Теперь у нее дрогнул подбородок. Подобрав ноги, она, наконец, разняв руки, сложила их на коленях и стала похожа на перезревшую школьницу.

— Эшли, за что ты меня так ненавидишь?

— Ты уже спрашивала, Джун, — вежливо напомнила я. — И я уже объясняла тебе. По-моему, даже не один раз. Но если ты настаиваешь…

Она прервала меня:

— Не надо.

— А, ты вспомнила!

— Не надо, Эшли!

Я поморщилась от ее крика:

— Ладно, ладно, Джун! Успокойся. Ты же сама хотела повторения урока. Но раз ты отказываешься…

— Господи, Эшли, о чем мы вообще говорим?

— Ты что забыла? — Я остановила кресло, чтобы посмотреть ей в глаза.

Она потупилась:

— Перестань, Эшли…

Снова оттолкнувшись, я сказала:

— Ты все помнишь, Джун, правда? Ты помнишь, как задурила ему голову?

— Да нет никакого женатого парня!

Она вскочила со своего стула, опрокинув его, и решительно шагнула ко мне, как будто собиралась ударить. Но, конечно, даже не прикоснулась. Попробовала бы она тронуть меня…

Мне уже не хотелось скрывать своей злости, не хотелось веселиться.

— Ты — беспросветная дура, Джун! Я говорю о своем отце. О Джеффри Халсе, еще помнишь такого? Талантливого, умнейшего человека, перед которым ты вертела задом до тех пор, пока он не…

— Перестань! — вдруг завизжала она и затрясла перед моим лицом сжатыми кулаками.

Я ударила ее по руке, и она отскочила. По щекам ее текли слезы, в которые я, конечно, не верила.

— Это ты перестань, — попросила я, стараясь не потерять самообладания. — И подними стул, пока не растянулась сама. Может, ты забыла, но в доме посторонний. Ему совсем необязательно знать все подробности нашей прошлой счастливой жизни.
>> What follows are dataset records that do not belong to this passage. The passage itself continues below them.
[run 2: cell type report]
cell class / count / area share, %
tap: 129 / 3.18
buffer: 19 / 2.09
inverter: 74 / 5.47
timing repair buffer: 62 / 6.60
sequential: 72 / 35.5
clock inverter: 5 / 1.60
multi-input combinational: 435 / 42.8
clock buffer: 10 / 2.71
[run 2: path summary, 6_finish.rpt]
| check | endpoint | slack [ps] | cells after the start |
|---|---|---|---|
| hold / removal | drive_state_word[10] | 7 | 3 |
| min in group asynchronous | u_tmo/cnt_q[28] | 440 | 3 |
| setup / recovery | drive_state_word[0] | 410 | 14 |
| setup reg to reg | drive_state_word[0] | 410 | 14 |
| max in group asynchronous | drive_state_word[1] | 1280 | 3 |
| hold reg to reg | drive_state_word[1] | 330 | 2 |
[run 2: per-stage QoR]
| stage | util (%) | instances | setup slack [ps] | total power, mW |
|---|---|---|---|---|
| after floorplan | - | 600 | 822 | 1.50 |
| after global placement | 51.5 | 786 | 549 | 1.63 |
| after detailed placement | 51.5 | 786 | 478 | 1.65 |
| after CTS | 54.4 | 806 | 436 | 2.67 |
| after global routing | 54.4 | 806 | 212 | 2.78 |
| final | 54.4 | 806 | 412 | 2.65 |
Растерев по лицу слезы, она посетовала:

— Какая же ты злая, Эшли!

— Зато ты — сама доброта. Сделай еще одно доброе дело: уезжай из Гринтауна. И чем дальше, тем лучше.

Нагнувшись за стулом, Джун посмотрела на меня снизу. Светлые кудряшки нависли на глаза, как у болонки. Глупой и злой.

— Может, и уеду, — сказала она. — Только не потому, что ты так просишь, так и запомни.

— Да как угодно, Джун. Только уезжай.

Теперь она опустилась на краешек дивана. Все время казалось, что Джун вот-вот бросится бежать.

— Так ты точно решила остаться? — спросила она с любопытством.

— Нет, — ответила я коротко.

— Тогда с чего же мне обязательно сматываться отсюда?

Я пожала плечами:

— Хочу напоследок облагодетельствовать этот городок. Очистить его от тебя.

Внутри меня было другое: «Я не хочу, чтобы ты когда-нибудь встретилась с Дэвидом. Только не ты. Даже если у нас с ним не сложится. Ты — это то, чего я меньше всего желаю этому человеку».

Но Джун не следовало знать даже его имени. Достаточно было того, что однажды она каким-то образом узнала имя моего отца.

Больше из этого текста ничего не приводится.